Annual Program Evaluation
Annual program evaluation is conducted to evaluate department performance and achievements in all the activities within a year. The utilization management program is evaluated annually to comply with the National Committee for Quality Assurance (NCQA) and standard requirements (American College of Medical Quality, 2005). The aim is to measure the effectiveness of the program. Tubbs, Husby & Jensen (2011) indicated that the evaluation also entails assessing ongoing activities and trends discovered in the utilization management program. It also determines if or not the program meets the goals and objectives for the year.
Annual Program Activities
The utilization management program details annual program activities and the related timings for completion dates. The activities include change in resources, audits, organization, policies and procedures (Tubbs, Husby & Jensen, 2011). The work plan is developed in December by the director of utilization management together with the medical director and utilization management team. Afterwards, the report id is presented to the board of directors for approval. Quarterly reports are produced to measure and determine progress.

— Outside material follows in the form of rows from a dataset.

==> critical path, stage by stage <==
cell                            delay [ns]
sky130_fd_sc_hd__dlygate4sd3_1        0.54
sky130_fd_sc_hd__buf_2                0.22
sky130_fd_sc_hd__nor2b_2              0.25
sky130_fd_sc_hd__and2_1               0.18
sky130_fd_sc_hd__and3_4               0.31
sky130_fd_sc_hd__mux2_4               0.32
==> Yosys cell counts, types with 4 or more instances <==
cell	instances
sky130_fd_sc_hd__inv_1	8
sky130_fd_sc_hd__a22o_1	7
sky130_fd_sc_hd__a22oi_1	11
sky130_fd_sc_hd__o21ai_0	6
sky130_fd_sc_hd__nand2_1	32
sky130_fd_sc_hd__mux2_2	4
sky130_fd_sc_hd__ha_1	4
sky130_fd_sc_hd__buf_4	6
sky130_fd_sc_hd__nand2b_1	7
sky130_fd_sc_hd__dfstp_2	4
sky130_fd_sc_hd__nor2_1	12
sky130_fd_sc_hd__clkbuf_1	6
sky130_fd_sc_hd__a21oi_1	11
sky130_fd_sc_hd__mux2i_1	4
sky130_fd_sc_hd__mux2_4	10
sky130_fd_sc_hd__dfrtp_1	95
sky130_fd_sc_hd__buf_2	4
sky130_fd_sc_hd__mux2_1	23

Two Weaknesses of the Organizations Utilization Management
Practical evidence on the effects of the Memorial HealthCare IPA, Inc utilization management program is fairly limited and suffers from a number of methodological weaknesses. The first weakness of the program is on the basis that impact of the utilization management program on net benefits costs is less clear (Tubbs, Husby & Jensen, 2011). Savings on inpatient care have been partially offset by increased spending for outpatient care and program administration. Tubbs, Husby & Jensen (2011) noted that this weakness can be offset by moving care to outpatient settings, where fewer controls on use and price now operate.

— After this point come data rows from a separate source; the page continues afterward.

==> src/logic/pic_defines.svh <==
`ifndef PIC_DEFINES_SVH
`define PIC_DEFINES_SVH

`define PIC_OFS_SYS 8'h00
`define PIC_OFS_SENSE 8'h04
`define PIC_OFS_ENABLE 8'h08
`define PIC_OFS_FLAG 8'h0c
`define PIC_OFS_LVL_EXT 8'h10
`define PIC_OFS_LVL_PER 8'h14
`define PIC_OFS_STATUS 8'h18

`define PIC_SYS_EDGE_BIT 0
`define PIC_SYS_MODE_BIT 1

`define PIC_EXT_LINES 8
`define PIC_EXT_GROUPS 5
`define PIC_LVL_W 3

`define PIC_SENSE_LOW 2'h0
`define PIC_SENSE_FALL 2'h1
`define PIC_SENSE_RISE 2'h2
`define PIC_SENSE_BOTH 2'h3

`define PIC_VEC_NMI 16'h001c
`define PIC_VEC_EXT_BASE 16'h0040
`define PIC_VEC_PER_BASE 16'h0064
`define PIC_VEC_SHIFT 2

`define PIC_LVL_NMI 3'h7
`define PIC_PIN_IDLE 1'b1

`endif

==> src/logic/pic_pkg.sv <==
`include "pic_defines.svh"

package pic_pkg;

    typedef enum logic [1:0] {
        PIC_ST_IDLE = 2'b01,
        PIC_ST_PRESENT = 2'b10
    } pic_state_t;

    typedef logic [`PIC_LVL_W-1:0] pic_level_t;

    // External lines first, then peripherals, four bytes apart within each group
    function automatic logic [15:0] pic_vector(input int unsigned idx);
        if (idx < `PIC_EXT_LINES)
        begin
            return `PIC_VEC_EXT_BASE + 16'(idx << `PIC_VEC_SHIFT);
        end
        return `PIC_VEC_PER_BASE + 16'((idx - `PIC_EXT_LINES) << `PIC_VEC_SHIFT);
    endfunction

    // Lines share level fields pairwise above line 1
    function automatic int unsigned pic_ext_group(input int unsigned line);
        if (line < 2)
        begin
            return line;
        end
        return (line >> 1) + 1;
    endfunction

endpackage

==> src/logic/pic_irq_detect.sv <==
`timescale 1ns/100ps
`include "pic_defines.svh"

module pic_irq_detect
    import pic_pkg::*;
(
    input wire logic clock_i,
    input wire logic arst_n_i,
    input wire logic pin_i,
    input wire logic [1:0] sense_i,
    input wire logic clear_i,
    output logic flag_o
);

    logic s1_q;
    logic s2_q;
    logic prev_q;
    logic flag_q;
    logic flag_d;
    logic hit;

    // Idle-high reset keeps a low-level default from firing out of reset
    always_ff @(posedge clock_i or negedge arst_n_i)
    begin
        if (!arst_n_i)
        begin
            s1_q <= `PIC_PIN_IDLE;
            s2_q <= `PIC_PIN_IDLE;
            prev_q <= `PIC_PIN_IDLE;
        end
        else
        begin
            s1_q <= pin_i;
            s2_q <= s1_q;
            prev_q <= s2_q;
        end
    end

    always_comb
    begin
        case (sense_i)
            `PIC_SENSE_LOW: hit = !s2_q;
            `PIC_SENSE_FALL: hit = prev_q && !s2_q;
            `PIC_SENSE_RISE: hit = !prev_q && s2_q;
            default: hit = prev_q ^ s2_q;
        endcase
        // Set wins over a clear in the same cycle
        flag_d = hit || (flag_q && !clear_i);
    end

    always_ff @(posedge clock_i or negedge arst_n_i)
    begin
        if (!arst_n_i)
        begin
            flag_q <= 1'b0;
        end
        else
        begin
            flag_q <= flag_d;
        end
    end

    assign flag_o = flag_q;

    a_fall_sets: assert property (@(posedge clock_i) disable iff (!arst_n_i)
        (sense_i == `PIC_SENSE_FALL && prev_q && !s2_q) |=> flag_q)
        else $error("falling edge did not set flag");

    a_flag_holds: assert property (@(posedge clock_i) disable iff (!arst_n_i)
        (flag_q && !clear_i) |=> flag_q)
        else $error("flag dropped without a clear");

endmodule

==> src/logic/pic_arbiter.sv <==
`timescale 1ns/100ps
`include "pic_defines.svh"

module pic_arbiter
    import pic_pkg::*;
#(
    parameter int NS = 12
)
(
    input wire logic clock_i,
    input wire logic arst_n_i,
    input wire logic [NS-1:0] req_i,
    input wire logic [NS*`PIC_LVL_W-1:0] level_i,
    input wire logic by_level_i,
    output logic valid_o,
    output logic [$clog2(NS)-1:0] idx_o,
    output pic_level_t level_o
);

    // A single source would leave the index port with no bits at all
    generate
        if (NS < 2)
        begin : g_bad_ns
            $error("NS must be at least 2");
        end
    endgenerate

    // Walking down lets a lower index win every tie
    always_comb
    begin
        valid_o = 1'b0;
        idx_o = '0;
        level_o = '0;
        for (int i = NS - 1; i >= 0; i--)
        begin
            if (req_i[i] && (!by_level_i || !valid_o ||
                level_i[i*`PIC_LVL_W +: `PIC_LVL_W] >= level_o))
            begin
                valid_o = 1'b1;
                idx_o = ($clog2(NS))'(i);
                level_o = level_i[i*`PIC_LVL_W +: `PIC_LVL_W];
            end
        end
    end

    a_default_order: assert property (@(posedge clock_i) disable iff (!arst_n_i)
        (valid_o && !by_level_i) |-> ((req_i & ((NS'(1) << idx_o) - NS'(1))) == '0))
        else $error("a lower vector was passed over");

endmodule

==> src/logic/pic_ctrl.sv <==
// Our own choices: the placing of the registers and the address-and-strobe port.
`timescale 1ns/100ps
`include "pic_defines.svh"

module pic_ctrl
    import pic_pkg::*;
#(
    parameter int NP = 4
)
(
    input wire logic clock_i,
    input wire logic arst_n_i,
    input wire logic [7:0] addr_i,
    input wire logic [31:0] wr_data_i,
    input wire logic wr_en_i,
    input wire logic rd_en_i,
    output logic [31:0] rd_data_o,
    input wire logic nmi_pin_i,
    input wire logic [`PIC_EXT_LINES-1:0] external_request_lines_i,
    input wire logic [NP-1:0] periph_flag_i,
    input wire logic [NP-1:0] periph_en_i,
    input wire logic [NP-1:0] periph_dma_route_i,
    input wire logic cpu_mask_bit_i,
    input wire logic [`PIC_LVL_W-1:0] mask_level_bits_i,
    input wire logic cpu_ack_i,
    output logic irq_req_o,
    output logic irq_nmi_o,
    output logic [15:0] irq_vector_o,
    output logic [`PIC_LVL_W-1:0] irq_level_o,
    output logic [NP-1:0] dma_start_o,
    output logic wake_o
);

    localparam int EXT = `PIC_EXT_LINES;
    localparam int NS = EXT + NP;
    localparam int IW = $clog2(NS);
    localparam int LW = `PIC_LVL_W;

    generate
        if (NP < 1 || NP > 8)
        begin : g_bad_np
            $error("NP must lie between 1 and 8");
        end
    endgenerate

    logic nmi_s1_q;
    logic nmi_s2_q;
    logic nmi_prev_q;
    logic nmi_edge;

    logic edge_sel_q, edge_sel_d;
    logic mode2_q, mode2_d;
    logic [2*EXT-1:0] sense_q, sense_d;
    logic [EXT-1:0] enable_q, enable_d;
    logic [EXT-1:0] seen_q, seen_d;
    logic [`PIC_EXT_GROUPS*LW-1:0] lvl_ext_q, lvl_ext_d;
    logic [NP*LW-1:0] lvl_per_q, lvl_per_d;
    logic nmi_pend_q, nmi_pend_d;
    pic_state_t state_q, state_d;
    logic req_nmi_q, req_nmi_d;
    logic [15:0] vec_q, vec_d;
    pic_level_t lvl_q, lvl_d;
    logic [IW-1:0] idx_q, idx_d;
    logic [31:0] rd_data_q, rd_data_d;
    logic wake_q, wake_d;

    logic [EXT-1:0] flag;
    logic [EXT-1:0] sw_clr;
    logic [EXT-1:0] ack_clr;
    logic [NS-1:0] req_all;
    logic [NS*LW-1:0] lvl_flat;
    logic arb_valid;
    logic [IW-1:0] arb_idx;
    pic_level_t arb_lvl;
    logic cand_ok;
    logic ack_take;
    logic present;

    // Second stage alone reads the first; edges look only at later stages
    always_ff @(posedge clock_i or negedge arst_n_i)
    begin
        if (!arst_n_i)
        begin
            nmi_s1_q <= `PIC_PIN_IDLE;
            nmi_s2_q <= `PIC_PIN_IDLE;
            nmi_prev_q <= `PIC_PIN_IDLE;
        end
        else
        begin
            nmi_s1_q <= nmi_pin_i;
            nmi_s2_q <= nmi_s1_q;
            nmi_prev_q <= nmi_s2_q;
        end
    end

    assign nmi_edge = edge_sel_q ? (nmi_s2_q && !nmi_prev_q) : (!nmi_s2_q && nmi_prev_q);

    genvar g;
    generate
        for (g = 0; g < EXT; g++)
        begin : g_ext
            pic_irq_detect u_det (
                .clock_i(clock_i),
                .arst_n_i(arst_n_i),
                .pin_i(external_request_lines_i[g]),
                .sense_i(sense_q[2*g +: 2]),
                .clear_i(sw_clr[g] || ack_clr[g]),
                .flag_o(flag[g])
            );
            assign req_all[g] = flag[g] && enable_q[g];
            assign lvl_flat[g*LW +: LW] = lvl_ext_q[pic_ext_group(g)*LW +: LW];
            assign ack_clr[g] = ack_take && !req_nmi_q && idx_q == IW'(g) &&
                sense_q[2*g +: 2] != `PIC_SENSE_LOW;
        end
        for (g = 0; g < NP; g++)
        begin : g_per
            // Routed requests go to the transfer engine instead of the CPU
            assign req_all[EXT+g] = periph_flag_i[g] && periph_en_i[g] &&
                !periph_dma_route_i[g];
            assign dma_start_o[g] = periph_flag_i[g] && periph_en_i[g] &&
                periph_dma_route_i[g];
            assign lvl_flat[(EXT+g)*LW +: LW] = lvl_per_q[g*LW +: LW];
        end
    endgenerate

    pic_arbiter #(
        .NS(NS)
    ) u_arb (
        .clock_i(clock_i),
        .arst_n_i(arst_n_i),
        .req_i(req_all),
        .level_i(lvl_flat),
        .by_level_i(mode2_q),
        .valid_o(arb_valid),
        .idx_o(arb_idx),
        .level_o(arb_lvl)
    );

    assign present = state_q == PIC_ST_PRESENT;
    assign ack_take = cpu_ack_i && present;
    assign cand_ok = arb_valid && (mode2_q ? (arb_lvl > mask_level_bits_i)
        : !cpu_mask_bit_i);

    always_comb
    begin
        edge_sel_d = edge_sel_q;
        mode2_d = mode2_q;
        sense_d = sense_q;
        enable_d = enable_q;
        lvl_ext_d = lvl_ext_q;
        lvl_per_d = lvl_per_q;
        seen_d = seen_q;
        rd_data_d = '0;
        sw_clr = '0;
        if (wr_en_i)
        begin
            if (addr_i == `PIC_OFS_SYS)
            begin
                edge_sel_d = wr_data_i[`PIC_SYS_EDGE_BIT];
                mode2_d = wr_data_i[`PIC_SYS_MODE_BIT];
            end
            else if (addr_i == `PIC_OFS_SENSE)
            begin
                sense_d = wr_data_i[2*EXT-1:0];
            end
            else if (addr_i == `PIC_OFS_ENABLE)
            begin
                enable_d = wr_data_i[EXT-1:0];
            end
            else if (addr_i == `PIC_OFS_FLAG)
            begin
                // Only a zero over a flag already read as one clears it
                sw_clr = seen_q & ~wr_data_i[EXT-1:0];
            end
            else if (addr_i == `PIC_OFS_LVL_EXT)
            begin
                lvl_ext_d = wr_data_i[`PIC_EXT_GROUPS*LW-1:0];
            end
            else if (addr_i == `PIC_OFS_LVL_PER)
            begin
                lvl_per_d = wr_data_i[NP*LW-1:0];
            end
        end
        if (rd_en_i)
        begin
            if (addr_i == `PIC_OFS_SYS)
            begin
                rd_data_d[`PIC_SYS_EDGE_BIT] = edge_sel_q;
                rd_data_d[`PIC_SYS_MODE_BIT] = mode2_q;
            end
            else if (addr_i == `PIC_OFS_SENSE)
            begin
                rd_data_d[2*EXT-1:0] = sense_q;
            end
            else if (addr_i == `PIC_OFS_ENABLE)
            begin
                rd_data_d[EXT-1:0] = enable_q;
            end
            else if (addr_i == `PIC_OFS_FLAG)
            begin
                rd_data_d[EXT-1:0] = flag;
                seen_d = seen_q | flag;
            end
            else if (addr_i == `PIC_OFS_LVL_EXT)
            begin
                rd_data_d[`PIC_EXT_GROUPS*LW-1:0] = lvl_ext_q;
            end
            else if (addr_i == `PIC_OFS_LVL_PER)
            begin
                rd_data_d[NP*LW-1:0] = lvl_per_q;
            end
            else if (addr_i == `PIC_OFS_STATUS)
            begin
                rd_data_d = {8'h00, nmi_pend_q, mode2_q, present, req_nmi_q,
                    1'b0, lvl_q, vec_q};
            end
        end
        seen_d = seen_d & ~sw_clr;
        // Edge arriving with the retirement still leaves the request pending
        nmi_pend_d = nmi_edge || (nmi_pend_q && !(ack_take && req_nmi_q));
        wake_d = nmi_pend_q || |(flag & enable_q);
    end

    always_comb
    begin
        state_d = state_q;
        req_nmi_d = req_nmi_q;
        vec_d = vec_q;
        lvl_d = lvl_q;
        idx_d = idx_q;
        case (state_q)
            PIC_ST_IDLE:
            begin
                if (nmi_pend_q || cand_ok)
                begin
                    state_d = PIC_ST_PRESENT;
                end
            end
            PIC_ST_PRESENT:
            begin
                // One idle cycle after retirement lets flags and the CPU mask settle
                if (ack_take || !(nmi_pend_q || cand_ok))
                begin
                    state_d = PIC_ST_IDLE;
                end
            end
            default:
            begin
                state_d = PIC_ST_IDLE;
            end
        endcase
        if (state_d == PIC_ST_PRESENT)
        begin
            req_nmi_d = nmi_pend_q;
            idx_d = arb_idx;
            vec_d = nmi_pend_q ? `PIC_VEC_NMI : pic_vector(arb_idx);
            lvl_d = nmi_pend_q ? `PIC_LVL_NMI : arb_lvl;
        end
        else
        begin
            req_nmi_d = 1'b0;
        end
    end

    always_ff @(posedge clock_i or negedge arst_n_i)
    begin
        if (!arst_n_i)
        begin
            edge_sel_q <= 1'b0;
            mode2_q <= 1'b0;
            sense_q <= '0;
            enable_q <= '0;
            seen_q <= '0;
            lvl_ext_q <= '0;
            lvl_per_q <= '0;
            nmi_pend_q <= 1'b0;
            state_q <= PIC_ST_IDLE;
            req_nmi_q <= 1'b0;
            vec_q <= '0;
            lvl_q <= '0;
            idx_q <= '0;
            rd_data_q <= '0;
            wake_q <= 1'b0;
        end
        else
        begin
            edge_sel_q <= edge_sel_d;
            mode2_q <= mode2_d;
            sense_q <= sense_d;
            enable_q <= enable_d;
            seen_q <= seen_d;
            lvl_ext_q <= lvl_ext_d;
            lvl_per_q <= lvl_per_d;
            nmi_pend_q <= nmi_pend_d;
            state_q <= state_d;
            req_nmi_q <= req_nmi_d;
            vec_q <= vec_d;
            lvl_q <= lvl_d;
            idx_q <= idx_d;
            rd_data_q <= rd_data_d;
            wake_q <= wake_d;
        end
    end

    assign rd_data_o = rd_data_q;
    assign irq_req_o = present;
    assign irq_nmi_o = req_nmi_q;
    assign irq_vector_o = vec_q;
    assign irq_level_o = lvl_q;
    assign wake_o = wake_q;

    a_nmi_first: assert property (@(posedge clock_i) disable iff (!arst_n_i)
        (nmi_pend_q && !present) |=> (irq_req_o && irq_nmi_o))
        else $error("pending non-maskable request not presented");

    a_nmi_edge: assert property (@(posedge clock_i) disable iff (!arst_n_i)
        (edge_sel_q && nmi_s2_q && !nmi_prev_q) |=> nmi_pend_q)
        else $error("rising non-maskable edge missed");

    a_mode0_mask: assert property (@(posedge clock_i) disable iff (!arst_n_i)
        (!mode2_q && cpu_mask_bit_i && !nmi_pend_q) |=> !irq_req_o)
        else $error("masked request presented in mode 0");

    a_mode2_level: assert property (@(posedge clock_i) disable iff (!arst_n_i)
        (irq_req_o && !irq_nmi_o && $past(mode2_q)) |->
        (irq_level_o > $past(mask_level_bits_i)))
        else $error("request at or below mask level presented");

    a_nmi_vector: assert property (@(posedge clock_i) disable iff (!arst_n_i)
        irq_nmi_o |-> (irq_vector_o == `PIC_VEC_NMI && irq_level_o == `PIC_LVL_NMI))
        else $error("wrong non-maskable vector or level");

    a_enable_gate: assert property (@(posedge clock_i) disable iff (!arst_n_i)
        (irq_req_o && !irq_nmi_o && idx_q < IW'(EXT)) |->
        ((($past(enable_q) >> idx_q[2:0]) & EXT'(1)) != '0))
        else $error("disabled external line presented");

endmodule

==> config.mk <==
export PLATFORM = sky130hd
export DESIGN_NAME = pic_ctrl
export DESIGN_NICKNAME = d
export VERILOG_FILES = /design/src/logic/pic_pkg.sv /design/src/logic/pic_irq_detect.sv /design/src/logic/pic_arbiter.sv /design/src/logic/pic_ctrl.sv
export VERILOG_INCLUDE_DIRS = /design/src /design/src/logic
export SDC_FILE = /design/constraint.sdc
export NUM_CORES = 1
export LEC_CHECK = 0
export BUFFER_PORTS_ARGS = -buffer_cell sky130_fd_sc_hd__buf_4
export CAP_MARGIN = 30
export CORE_ASPECT_RATIO = 1.4
export CORE_MARGIN = 1.5
export CORE_UTILIZATION = 55
export DETAILED_ROUTE_END_ITERATION = 12
export GPL_TIMING_DRIVEN = 0
export PLACE_DENSITY = 0.78
export REMOVE_ABC_BUFFERS = 1
export SLEW_MARGIN = 20
export SYNTH_ARGS = -nofsm -noshare
export SYNTH_HDL_FRONTEND = slang
export SYNTH_SLANG_ARGS = --single-unit
==> constraint.sdc <==
create_clock -name clock_i -period 45.8 [get_ports clock_i]
set_clock_uncertainty 0.15 [all_clocks]
set_input_delay 2.29 -clock clock_i [delete_from_list [all_inputs] [get_ports clock_i]]
set_output_delay 2.29 -clock clock_i [all_outputs]
set_load 0.03 [all_outputs]
Yosys cells after proc, flatten, opt, wreduce, memory -nomap -nowiden:

Index checks and enable logic that the tools add are counted.

* logic and storage cells: 400
* output and inout port bits: 58
* bits of input ports: 70
* register bits after elaboration: 156

* reductions and logical operators: 190
* multiplexer cells: 93
* magnitude comparators: 13
* bitwise logic cells: 19
* $add $sub $neg: 3
* eq/ne operators: 32

Operators by type and width (count)
* $mux 32: 8
* $mux 20: 7
* $mux 8: 12
* $mux 16: 5
* $logic_and 1x1->1: 78
* $mux 24: 3
* $mux 4: 12
* $logic_not 1->1: 46
* $logic_or 1x1->1: 42
* $mux 3: 13
* $ge 3x3->1: 11
* $mux 30: 1
* $and 8x8->8: 3
* $eq 8x5->1 const B: 3
* $pmux 1 s3: 8
* $eq 2x2->1 const B: 10
* $eq 2x1->1 const B: 9
* $mux 1: 17
* $mux 17: 1
* $eq 4x3->1 const B: 4
* $eq 8x4->1 const B: 2
* $logic_not 2->1: 8
* $not 8->8: 2
* $reduce_bool 2->1: 8
* other kinds (23): 37

Depth between registers and ports, before layout:

Gate-level depths: netlist of run 1.

* depth in word-level cells: 70
* mapped depth: 91
* mapped depth without buffers: 86

By module:

Synthesis of run 1 repeated with hierarchy kept, for this count alone.

* cell total of the unflattened synthesis: 841
* area total of the unflattened synthesis: 8471.9 um2

Modules (own cells, without submodules)
* pic_ctrl: area an instance 5185.0 um2, sequential area each 2632.5 um2, times used 1, cells an instance 477
* pic_arbiter: area an instance 1895.6 um2, sequential area each 0.0 um2, times used 1, cells an instance 268
* pic_irq_detect: area an instance 173.9 um2, sequential area each 103.8 um2, times used 8, cells an instance 12

Worst setup path after synthesis of run 1:

OpenSTA, ideal clock, no wires.

* kind: input-to-reg
* start: in periph_flag_i[3]
* end: reg vec_q[3], in the netlist irq_vector_o[3]
* buffers on the path: 5
* arrival time: 18.408 ns
* data required time: 45.524 ns
* path slack: 27.116 ns
* library setup time: 0.126 ns
* cell stages on the path: 90
* cell sequence: and3b_1 buf_2 and2_1 ha_1 nor2b_1 o2111ai_1 and2_1 mux2_2 ha_1 nand2b_1 maj3_1 maj3_1 nor2_1 nor2_1 mux2_2 ha_1 nand2b_1 o21ai_0 [54 not listed] nand2b_1 a21o_1 a211oi_1 a21oi_1 clkbuf_1 nand2_1 o21ai_1 ha_1 a21o_1 a21oi_1 a31oi_1 a211oi_1 nor2_1 o21a_1 o221ai_2 buf_2 nor2_1 a221o_1

* word-level cells in the longest chain between the ends: 67
* elaborated cells on any way between the ends: 112
* those cells by class: 3 x add/sub; 13 x order compare; 1 x eq/ne; 45 x mux; 50 x reduce/logical

RTL lines
* from (decl): RTL line pic_ctrl.sv:20 `input wire logic [NP-1:0] periph_flag_i,`
* $logic_and 1x1->1 * (2 in series): RTL line pic_ctrl.sv:118 `assign req_all[EXT+g] = periph_flag_i[g] && periph_en_i[g] &&`
* branches (longest 65 deep; another with $ge 3x3->1)
* to (signal assigned): RTL line pic_ctrl.sv:297 `vec_q <= vec_d;`
* to (decl): RTL line pic_ctrl.sv:61 `logic [15:0] vec_q, vec_d;`

Every way passes the cells marked *. The select of a mux whose other input is x is not followed.
A chain may end at the register's enable or synchronous reset.

Worst setup path after layout of run 1:

* start: in periph_dma_route_i[3]
* end: reg vec_q[3], in the netlist irq_vector_o[3]

* word-level cells in the longest chain between the ends: 67
* elaborated cells on any way between the ends: 112
* those cells by class: 3 x add/sub; 13 x order compare; 1 x eq/ne; 45 x mux; 50 x reduce/logical

RTL lines
* from (decl): RTL line pic_ctrl.sv:22 `input wire logic [NP-1:0] periph_dma_route_i,`
* $logic_not 1->1 *: RTL line pic_ctrl.sv:119 `!periph_dma_route_i[g];`
* $logic_and 1x1->1 *: RTL line pic_ctrl.sv:118
* branches (longest 65 deep; another with $ge 3x3->1)

Marks and branches as above.

==> results of run 1 <==
[cell usage in the layout (no fill, tap or decap), types with 5 or more instances in the layout]
| cell type | instances |
|---|---|
| nand3_1 | 23 |
| mux2i_1 | 20 |
| ha_1 | 37 |
| and3_1 | 14 |
| nor2b_1 | 16 |
| mux2_2 | 52 |
| buf_4 | 91 |
| o21ai_0 | 46 |
| nand2_1 | 78 |
| nand4_1 | 8 |
| nor2_1 | 67 |
| a22o_1 | 6 |
| nor3_1 | 18 |
| conb_1 | 19 |
| o21ai_1 | 7 |
| inv_1 | 60 |
| clkbuf_16 | 17 |
| o211ai_1 | 12 |
| o211a_1 | 5 |
| a31oi_1 | 11 |
| o22ai_1 | 6 |
| nand2b_1 | 12 |
| a211oi_1 | 5 |
| dfstp_2 | 28 |
| a21o_1 | 9 |
| o21bai_1 | 5 |
| dfrtp_1 | 109 |
| and2_1 | 18 |
| a22oi_1 | 12 |
| a221oi_1 | 8 |
| a21oi_1 | 40 |
[stage by stage]
stage,cells,hold slack (ns)
final,1168,0.206
after floorplan,846,0.195
after CTS,1166,0.207
after global routing,1168,0.210
after detailed placement,1134,0.198
after global placement,1130,0.195
[critical path, delay by kind of cell]
kind | cells | cell delay, ns
compound gates | 30 | 6.64
fa+ha+maj | 14 | 4.13
buf+inv | 7 | 0.65
mux | 8 | 2.92
simple gates | 27 | 4.10
[routing by layer]
layer | part of all wire, % | up-vias | wire, um | track usage (%)
met5 | 0 | - | 0 | 0
met4 | 3.2 | 0 | 712 | 11.5
met3 | 5.9 | 60 | 1310 | 4.28
met2 | 51 | 306 | 11400 | 49.0
met1 | 40 | 3479 | 8820 | 35.7
li1 | - | 3327 | - | -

The second weakness of utilization management program is that it focuses on the unnecessary use of the hospital, rather than the actual need for a particular service has been the main target. Olaniyan, Brown & Williams (2011) say that to offset this weakness the primary strategy should be discussion and negotiation about appropriate care. In addition, the utilization management program should expand its review of the actual need for specific procedures to ascertain that the clinical foundation for such assessments becomes more important.